Where the bushes grow over the edge of the bluff at the steep bend in Cliff Street, a point of rock projects beyond the rough side. By a rude sort of stone steps beside this point we could clamber down many feet to the bush-grown ledge below. This point had been a meeting-place and playground for Marjie and myself all those years. We named it "Rockport" after the old Massachusetts town. Marjie could hear my call from the bushes and come up to the half-way place between our two homes. The stratum of rock below this point was full of cunning little crevices and deep hiding-places. One of these, known only to Marjie and myself, we called our post-office, and many a little note, scrawled in childish hand, but always directed to "Rockport" like a real address on the outside fold, we left for each other to find. Sometimes it was a message, sometimes it was only a joke, and sometimes it was just a line of childish love-making. We always put our valentines in this private house of Uncle Sam's postal service. Maybe that was why the other boys and girls did not couple our names together oftener. Everybody knew who got valentines at the real post-office and where they came from.

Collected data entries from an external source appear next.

From an optimization exercise on the open Yosys and OpenROAD flow, aimed at small area; shortcuts taken in it are not production practice. The RTL was checked by simulation tests, not by an equivalence proof against the original design. No activity file was given, so power comes from the tool's default toggle rates.

## run 1
Design regfile_mp, start of the top module:
module regfile_mp
#(
    parameter int DWIDTH = regfile_pkg::RF_DWIDTH,
    parameter int DEPTH  = regfile_pkg::RF_DEPTH,
    parameter int NRD    = regfile_pkg::RF_NRD,
    localparam int AW    = regfile_pkg::rf_addr_width(DEPTH)
) (
    input  logic                  clk,
    input  logic                  rst,
    input  logic [NRD*AW-1:0]     ra,
    output logic [NRD*DWIDTH-1:0] rd,
    output logic [NRD-1:0]        rd_busy,
    input  logic                  we0,
    input  logic [AW-1:0]         wa0,
    input  logic [DWIDTH-1:0]     wd0,
    input  logic                  we1,
    input  logic [AW-1:0]         wa1,
    input  logic [DWIDTH-1:0]     wd1,
    input  logic                  rsv_en,
    input  logic [AW-1:0]         rsv_addr
);
Size in the first run: about 4900 cells after synthesis, about 160 I/O pins, roughly 50000 um^2 of cells after synthesis.
clock: 6.0 ns
lec_check: 0
cap_margin: 20
cell_pad_in_sites_detail_placement: 1
cell_pad_in_sites_global_placement: 1
core_margin: 2
core_utilization: 35
cts_cluster_diameter: 100
cts_cluster_size: 20
place_density: 0.5
setup_slack_margin: 0.3
slew_margin: 20
synth_hierarchical: 1
standard.sh (not shown) runs the stock make flow with config.mk's settings and CLKGATE_MAP_FILE= SYNTH_SCRIPT=/design/flow/synth_recipe.tcl, a recipe that flattens the netlist after the stock synthesis.
==> flow/flow/run.sh <==
#!/bin/bash
# The standard ORFS layout, with two changes:
#  - the port buffers use the smallest buffer cell instead of the one buffer_ports picks;
#  - clock tree synthesis clusters up to 20 sinks per leaf buffer and inserts no dummy loads.
# Every tool's output goes to a log in this folder (and ORFS's own logs under orfs/logs).
set -euo pipefail
export BUFFER_PORTS_ARGS="-buffer_cell sky130_fd_sc_hd__buf_1"
export CTS_ARGS="-sink_clustering_enable -repair_clock_nets -sink_clustering_size 20 -sink_clustering_max_diameter 100 -dont_use_dummy_load"
bash standard.sh finish > standard_flow.log 2>&1
[inputs] run 2 vs run 1
- a change of PLACE_DENSITY from 0.5 to 0.4
- a change of CTS_CLUSTER_SIZE from 20 to 24
- a change of CORE_UTILIZATION from 35 to 30
- a change of CELL_PAD_IN_SITES_GLOBAL_PLACEMENT from 1 to 2
-- flow/flow/run.sh --
<<< run 1, line 4
#  - clock tree synthesis clusters up to 20 sinks per leaf buffer and inserts no dummy loads.
>>> run 2, line 4
#  - clock tree synthesis clusters up to 24 sinks per leaf buffer and inserts no dummy loads.
<<< run 1, line 8
export CTS_ARGS="-sink_clustering_enable -repair_clock_nets -sink_clustering_size 20 -sink_clustering_max_diameter 100 -dont_use_dummy_load"
>>> run 2, line 8
export CTS_ARGS="-sink_clustering_enable -repair_clock_nets -sink_clustering_size 24 -sink_clustering_max_diameter 100 -dont_use_dummy_load"
==> summary.txt <==
Run 2 and run 1 ended up with nearly the same count of input and output buffers. Going from run 1 to run 2, number of pins exceeding their max-slew limit in the final report ~0 delta, power share of the combinational group went up, clock power -about 3%. In the reports for run 2 and run 1, the smaller die height belongs to run 1. Changes observed in run 2 relative to run 1: internal power decreased about 2%; fraction of area in multi-input gates was more or less identical. Summary of run 2 over run 1: met2 usage fell 2.0 points; via count fell about 0.65%.
Source: an optimization exercise on an open RTL-to-GDS flow (aim: small area, a short achievable clock period and few clock cycles per item). Production flows keep margins and buffers that such runs may drop.
Function was checked by simulation only, so behaviour that the tests miss may differ from the original.

v6:
// idct_top
module idct_top #(
	parameter int ROW_PITCH = 320
) (
	input logic Clock,
	input logic Resetn,
	input logic start,
	input logic [17:0] in_base,
	input logic [17:0] out_base,
	input logic [15:0] sram_read_data,
	output logic [17:0] sram_address,
	output logic [15:0] sram_write_data,
	output logic sram_we_n,
	output logic busy,
	output logic finish
);
==> flow/config.mk <==
export PLATFORM = sky130hd
export DESIGN_NAME = idct_top
export DESIGN_NICKNAME = idct_top
export VERILOG_FILES = /design/flow/design.v
export SDC_FILE = /design/flow/constraint.sdc
export NUM_CORES = 4
export LEC_CHECK = 0
export ABC_AREA = 1
export CAP_MARGIN = 20
export CORE_MARGIN = 2
export CORE_UTILIZATION = 40
export PLACE_DENSITY = 0.6
export SETUP_SLACK_MARGIN = 5
export SLEW_MARGIN = 20
export SYNTH_MEMORY_MAX_BITS = 8192
==> flow/constraint.sdc <==
create_clock -name core_clock -period 10.0 [get_ports {Clock}]
set_input_delay 2.0000 -clock core_clock [delete_from_list [all_inputs] [get_ports {Clock}]]
set_output_delay 2.0000 -clock core_clock [all_outputs]
set_load 0.01 [all_outputs]
standard.sh (not shown) runs the stock make flow with config.mk's settings and CLKGATE_MAP_FILE= SYNTH_SCRIPT=/design/flow/synth_recipe.tcl, a recipe that flattens the netlist after the stock synthesis.
==> flow/flow/run.sh <==
#!/bin/bash
# Standard layout, with timing repair aimed at a tighter period than the
# clock's (the constraints are unchanged), and a clock tree of larger sink
# clusters driven by smaller buffers, without dummy loads.
set -euo pipefail
bash standard.sh SETUP_SLACK_MARGIN=6.0 \
  "CTS_ARGS=-sink_clustering_enable -repair_clock_nets -dont_use_dummy_load -sink_clustering_size 40 -buf_list {sky130_fd_sc_hd__clkbuf_4 sky130_fd_sc_hd__clkbuf_8}" \
  finish > orfs_flow.log 2>&1
Testbench counts of v6, summed over its fixed seeds: cycles 7,048, blocks 64.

On the evening after the storm there was no loitering on the prairie. While we knew there was no danger, a half-dozen boys brought the cows home long before the daylight failed. At sunset I went down to "Rockport," intending to whistle to Marjie. How many a summer evening together here we had watched the sunset on the prairie! To-night, for no reason that I could give, I parted the bushes and climbed down to the ledge below, intending in a moment to come up again. I paused to listen to the lowing of some cows down the river. All the sweet sounds and odors of evening were in the air, and the rain-washed woodland of the Neosho Valley was in its richest green. I did not notice that the bushes hid me until, as I turned, I caught a glimpse of a red blanket, with a circular white centre, sliding up that stairway. An instant later, a call, my signal whistle, sounded from the rock above. I stood on the ledge under the point, my heart the noisiest thing in all that summer landscape full of soft twilight utterances. I was too far below the cliff's edge to catch any answering call, but I determined to fling that blanket and its wearer off the height if any harm should even threaten. Presently I heard a light footstep, and Marjie parted the bushes above me. Before she could cry out, Jean spoke to her. His voice was clear and sweet as I had never heard it before, and I do not wonder it reassured her.